● **WORK REQUEST**
Transcribe the data exactly, stopping after the "module FPU, before" line.
Start of DATA PROVIDED
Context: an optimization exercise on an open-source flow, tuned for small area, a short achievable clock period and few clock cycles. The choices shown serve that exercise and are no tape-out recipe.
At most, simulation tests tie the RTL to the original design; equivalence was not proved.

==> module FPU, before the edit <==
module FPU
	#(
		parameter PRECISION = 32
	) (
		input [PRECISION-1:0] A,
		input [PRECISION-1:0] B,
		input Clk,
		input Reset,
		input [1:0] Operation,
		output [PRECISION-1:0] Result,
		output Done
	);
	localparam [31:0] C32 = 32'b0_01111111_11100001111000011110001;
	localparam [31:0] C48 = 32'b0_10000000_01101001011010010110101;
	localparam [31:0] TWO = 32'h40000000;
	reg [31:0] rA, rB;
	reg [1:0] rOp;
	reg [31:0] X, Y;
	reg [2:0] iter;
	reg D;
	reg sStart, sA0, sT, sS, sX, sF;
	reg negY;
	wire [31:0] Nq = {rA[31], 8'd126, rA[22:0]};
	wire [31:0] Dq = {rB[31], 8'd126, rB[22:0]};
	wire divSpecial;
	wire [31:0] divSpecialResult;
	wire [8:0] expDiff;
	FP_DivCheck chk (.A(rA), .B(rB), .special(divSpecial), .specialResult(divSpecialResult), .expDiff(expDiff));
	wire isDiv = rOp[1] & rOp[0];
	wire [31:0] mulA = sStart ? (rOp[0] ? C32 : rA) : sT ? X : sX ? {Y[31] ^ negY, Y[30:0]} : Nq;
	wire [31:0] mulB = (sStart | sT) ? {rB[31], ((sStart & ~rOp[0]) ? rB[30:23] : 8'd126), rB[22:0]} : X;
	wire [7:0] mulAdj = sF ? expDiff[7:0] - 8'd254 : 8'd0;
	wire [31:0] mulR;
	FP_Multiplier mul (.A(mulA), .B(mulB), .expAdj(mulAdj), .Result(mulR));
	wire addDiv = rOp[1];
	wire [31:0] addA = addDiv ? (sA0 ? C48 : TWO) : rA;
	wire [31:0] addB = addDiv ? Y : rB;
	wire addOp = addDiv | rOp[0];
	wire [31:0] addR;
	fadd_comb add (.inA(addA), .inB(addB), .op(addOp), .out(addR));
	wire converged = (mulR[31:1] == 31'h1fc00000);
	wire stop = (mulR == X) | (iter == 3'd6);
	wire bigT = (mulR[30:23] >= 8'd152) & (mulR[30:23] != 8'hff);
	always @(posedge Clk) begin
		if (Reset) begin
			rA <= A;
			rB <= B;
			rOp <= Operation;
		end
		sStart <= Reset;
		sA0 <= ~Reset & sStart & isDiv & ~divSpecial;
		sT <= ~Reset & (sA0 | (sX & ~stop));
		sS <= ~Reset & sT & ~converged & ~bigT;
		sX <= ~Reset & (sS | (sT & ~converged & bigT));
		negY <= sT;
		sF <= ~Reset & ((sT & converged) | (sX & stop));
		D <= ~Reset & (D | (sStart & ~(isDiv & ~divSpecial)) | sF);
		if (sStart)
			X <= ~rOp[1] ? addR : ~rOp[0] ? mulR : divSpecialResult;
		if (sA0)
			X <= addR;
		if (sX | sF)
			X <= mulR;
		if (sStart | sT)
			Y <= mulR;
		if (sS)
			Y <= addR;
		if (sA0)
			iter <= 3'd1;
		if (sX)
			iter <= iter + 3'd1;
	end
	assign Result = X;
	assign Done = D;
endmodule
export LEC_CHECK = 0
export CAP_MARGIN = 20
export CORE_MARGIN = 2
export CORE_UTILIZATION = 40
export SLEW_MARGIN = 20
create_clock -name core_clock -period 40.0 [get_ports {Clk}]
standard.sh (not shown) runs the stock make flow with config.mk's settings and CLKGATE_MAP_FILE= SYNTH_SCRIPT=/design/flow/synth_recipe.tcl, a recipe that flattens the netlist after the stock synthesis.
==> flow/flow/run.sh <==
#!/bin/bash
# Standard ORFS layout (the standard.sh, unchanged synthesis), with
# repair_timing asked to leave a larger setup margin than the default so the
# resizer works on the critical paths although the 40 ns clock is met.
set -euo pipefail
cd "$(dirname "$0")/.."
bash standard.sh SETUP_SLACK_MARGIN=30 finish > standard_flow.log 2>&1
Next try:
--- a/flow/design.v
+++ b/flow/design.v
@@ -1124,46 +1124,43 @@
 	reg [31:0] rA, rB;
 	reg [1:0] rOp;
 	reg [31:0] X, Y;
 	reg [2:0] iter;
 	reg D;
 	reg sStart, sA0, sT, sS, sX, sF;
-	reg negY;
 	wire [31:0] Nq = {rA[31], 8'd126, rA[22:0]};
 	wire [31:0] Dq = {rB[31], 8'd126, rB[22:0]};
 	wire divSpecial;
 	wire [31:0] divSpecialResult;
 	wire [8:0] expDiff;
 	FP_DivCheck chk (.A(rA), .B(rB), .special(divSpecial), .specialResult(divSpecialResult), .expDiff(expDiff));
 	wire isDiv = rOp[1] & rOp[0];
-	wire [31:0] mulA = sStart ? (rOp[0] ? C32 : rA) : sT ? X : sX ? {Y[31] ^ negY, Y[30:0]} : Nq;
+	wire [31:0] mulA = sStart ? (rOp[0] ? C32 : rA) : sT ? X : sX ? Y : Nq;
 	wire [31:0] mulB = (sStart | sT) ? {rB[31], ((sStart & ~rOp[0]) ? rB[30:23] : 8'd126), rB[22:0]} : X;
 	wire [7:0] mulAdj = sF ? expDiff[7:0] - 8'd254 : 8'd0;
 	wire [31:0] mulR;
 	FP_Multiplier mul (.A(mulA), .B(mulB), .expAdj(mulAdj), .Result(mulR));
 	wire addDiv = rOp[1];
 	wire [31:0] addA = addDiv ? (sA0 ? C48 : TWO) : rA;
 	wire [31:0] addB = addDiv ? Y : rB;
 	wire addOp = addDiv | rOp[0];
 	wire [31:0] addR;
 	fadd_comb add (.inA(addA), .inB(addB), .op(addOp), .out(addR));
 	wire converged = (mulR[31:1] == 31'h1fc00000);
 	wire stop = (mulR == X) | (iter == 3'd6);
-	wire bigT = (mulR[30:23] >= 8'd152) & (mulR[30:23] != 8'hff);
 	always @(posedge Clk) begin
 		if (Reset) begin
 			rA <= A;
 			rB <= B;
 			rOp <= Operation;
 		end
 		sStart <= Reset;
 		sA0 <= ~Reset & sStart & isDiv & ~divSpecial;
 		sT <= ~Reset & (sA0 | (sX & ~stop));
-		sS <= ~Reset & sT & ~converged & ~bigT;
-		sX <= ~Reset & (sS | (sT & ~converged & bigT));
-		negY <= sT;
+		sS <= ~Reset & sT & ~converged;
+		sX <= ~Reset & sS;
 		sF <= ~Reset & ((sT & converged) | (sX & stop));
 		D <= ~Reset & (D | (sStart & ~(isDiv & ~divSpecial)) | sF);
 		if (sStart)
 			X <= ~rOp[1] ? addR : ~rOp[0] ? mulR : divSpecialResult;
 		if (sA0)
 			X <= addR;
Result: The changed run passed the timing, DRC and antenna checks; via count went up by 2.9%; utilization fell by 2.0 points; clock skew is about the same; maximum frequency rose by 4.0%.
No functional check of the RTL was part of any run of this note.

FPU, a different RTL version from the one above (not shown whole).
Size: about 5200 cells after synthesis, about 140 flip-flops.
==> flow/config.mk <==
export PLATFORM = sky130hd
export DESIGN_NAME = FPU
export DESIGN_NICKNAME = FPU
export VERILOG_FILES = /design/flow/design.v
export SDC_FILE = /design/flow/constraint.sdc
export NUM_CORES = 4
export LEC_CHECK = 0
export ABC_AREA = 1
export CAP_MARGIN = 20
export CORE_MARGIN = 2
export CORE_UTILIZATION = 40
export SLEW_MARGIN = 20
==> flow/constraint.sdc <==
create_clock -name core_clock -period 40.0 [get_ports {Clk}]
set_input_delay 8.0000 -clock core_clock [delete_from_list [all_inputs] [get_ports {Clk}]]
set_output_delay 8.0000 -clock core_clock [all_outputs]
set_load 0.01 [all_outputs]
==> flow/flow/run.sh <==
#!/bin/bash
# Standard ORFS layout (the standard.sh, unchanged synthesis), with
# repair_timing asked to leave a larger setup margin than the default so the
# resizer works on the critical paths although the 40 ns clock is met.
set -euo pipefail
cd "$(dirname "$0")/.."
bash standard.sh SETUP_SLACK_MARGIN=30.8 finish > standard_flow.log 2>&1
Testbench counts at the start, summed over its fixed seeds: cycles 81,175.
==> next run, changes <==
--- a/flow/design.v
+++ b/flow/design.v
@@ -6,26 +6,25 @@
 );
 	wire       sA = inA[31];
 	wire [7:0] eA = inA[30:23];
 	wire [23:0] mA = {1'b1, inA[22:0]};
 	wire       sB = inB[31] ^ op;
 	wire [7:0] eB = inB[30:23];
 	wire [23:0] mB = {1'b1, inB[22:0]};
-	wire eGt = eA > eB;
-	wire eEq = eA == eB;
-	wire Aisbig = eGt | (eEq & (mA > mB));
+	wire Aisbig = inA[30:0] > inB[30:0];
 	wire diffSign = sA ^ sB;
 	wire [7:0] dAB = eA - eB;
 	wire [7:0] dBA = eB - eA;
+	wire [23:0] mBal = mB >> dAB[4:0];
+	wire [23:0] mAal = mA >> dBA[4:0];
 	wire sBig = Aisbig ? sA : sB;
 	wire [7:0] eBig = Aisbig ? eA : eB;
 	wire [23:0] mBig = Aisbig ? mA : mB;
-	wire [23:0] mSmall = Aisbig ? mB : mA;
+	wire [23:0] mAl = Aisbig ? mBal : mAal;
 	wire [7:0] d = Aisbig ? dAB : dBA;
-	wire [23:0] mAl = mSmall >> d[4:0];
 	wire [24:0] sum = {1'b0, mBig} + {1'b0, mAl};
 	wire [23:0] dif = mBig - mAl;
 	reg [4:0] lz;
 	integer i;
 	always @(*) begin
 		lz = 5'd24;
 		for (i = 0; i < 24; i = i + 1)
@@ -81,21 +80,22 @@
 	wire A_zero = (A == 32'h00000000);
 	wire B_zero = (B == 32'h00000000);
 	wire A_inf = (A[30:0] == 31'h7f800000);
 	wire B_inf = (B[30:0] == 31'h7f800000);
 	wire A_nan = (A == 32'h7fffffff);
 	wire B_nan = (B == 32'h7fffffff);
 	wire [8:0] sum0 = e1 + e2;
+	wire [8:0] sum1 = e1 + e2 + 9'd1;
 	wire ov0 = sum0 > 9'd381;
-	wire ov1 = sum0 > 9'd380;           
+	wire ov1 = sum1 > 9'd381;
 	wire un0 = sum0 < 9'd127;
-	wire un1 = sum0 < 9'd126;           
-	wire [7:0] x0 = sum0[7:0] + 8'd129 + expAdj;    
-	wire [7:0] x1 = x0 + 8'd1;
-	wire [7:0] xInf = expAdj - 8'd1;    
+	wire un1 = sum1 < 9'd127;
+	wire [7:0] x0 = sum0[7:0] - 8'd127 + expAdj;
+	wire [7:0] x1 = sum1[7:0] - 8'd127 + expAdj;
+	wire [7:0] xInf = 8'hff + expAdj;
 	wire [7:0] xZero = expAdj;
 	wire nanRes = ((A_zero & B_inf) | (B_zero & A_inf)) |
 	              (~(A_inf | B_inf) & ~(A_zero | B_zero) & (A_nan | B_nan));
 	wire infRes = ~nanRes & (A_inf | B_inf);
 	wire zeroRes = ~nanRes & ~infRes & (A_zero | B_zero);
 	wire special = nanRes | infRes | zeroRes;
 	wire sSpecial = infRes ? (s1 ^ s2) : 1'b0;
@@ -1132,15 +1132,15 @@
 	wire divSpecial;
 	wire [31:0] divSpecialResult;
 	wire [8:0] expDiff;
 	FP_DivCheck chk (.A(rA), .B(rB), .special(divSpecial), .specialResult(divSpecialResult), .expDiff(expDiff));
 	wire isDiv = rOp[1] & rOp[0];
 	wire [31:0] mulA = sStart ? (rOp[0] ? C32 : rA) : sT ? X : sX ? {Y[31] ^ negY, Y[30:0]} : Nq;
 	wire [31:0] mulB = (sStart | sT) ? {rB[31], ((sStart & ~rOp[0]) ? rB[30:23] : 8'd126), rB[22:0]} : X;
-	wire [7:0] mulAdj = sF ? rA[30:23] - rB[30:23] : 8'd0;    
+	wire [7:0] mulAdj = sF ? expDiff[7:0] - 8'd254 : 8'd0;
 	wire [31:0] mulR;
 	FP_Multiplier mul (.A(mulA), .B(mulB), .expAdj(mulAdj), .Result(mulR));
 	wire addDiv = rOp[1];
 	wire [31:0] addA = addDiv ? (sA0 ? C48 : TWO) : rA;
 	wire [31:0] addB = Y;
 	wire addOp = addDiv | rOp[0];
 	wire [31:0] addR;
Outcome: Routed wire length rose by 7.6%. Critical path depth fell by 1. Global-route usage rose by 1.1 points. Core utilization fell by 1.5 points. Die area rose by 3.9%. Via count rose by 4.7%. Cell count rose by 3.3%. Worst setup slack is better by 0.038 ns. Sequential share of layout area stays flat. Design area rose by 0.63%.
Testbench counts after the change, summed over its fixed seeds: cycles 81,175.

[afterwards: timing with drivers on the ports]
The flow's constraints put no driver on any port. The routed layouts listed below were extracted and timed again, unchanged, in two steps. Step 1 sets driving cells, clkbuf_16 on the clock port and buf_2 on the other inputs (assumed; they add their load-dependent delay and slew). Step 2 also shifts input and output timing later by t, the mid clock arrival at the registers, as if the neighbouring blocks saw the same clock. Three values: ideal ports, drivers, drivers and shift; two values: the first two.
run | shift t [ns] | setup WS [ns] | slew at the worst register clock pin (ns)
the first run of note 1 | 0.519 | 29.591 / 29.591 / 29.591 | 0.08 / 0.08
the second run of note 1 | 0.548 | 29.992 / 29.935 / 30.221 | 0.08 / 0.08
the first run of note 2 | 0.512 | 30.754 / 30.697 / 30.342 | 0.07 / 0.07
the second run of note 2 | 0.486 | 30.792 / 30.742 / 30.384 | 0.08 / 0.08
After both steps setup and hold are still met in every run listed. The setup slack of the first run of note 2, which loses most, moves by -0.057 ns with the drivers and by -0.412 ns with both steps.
End of DATA PROVIDED
● **PROBLEM SOLUTION**
Context: an optimization exercise on an open-source flow, tuned for small area, a short achievable clock period and few clock cycles. The choices shown serve that exercise and are no tape-out recipe.
At most, simulation tests tie the RTL to the original design; equivalence was not proved.

==> module FPU, before the edit <==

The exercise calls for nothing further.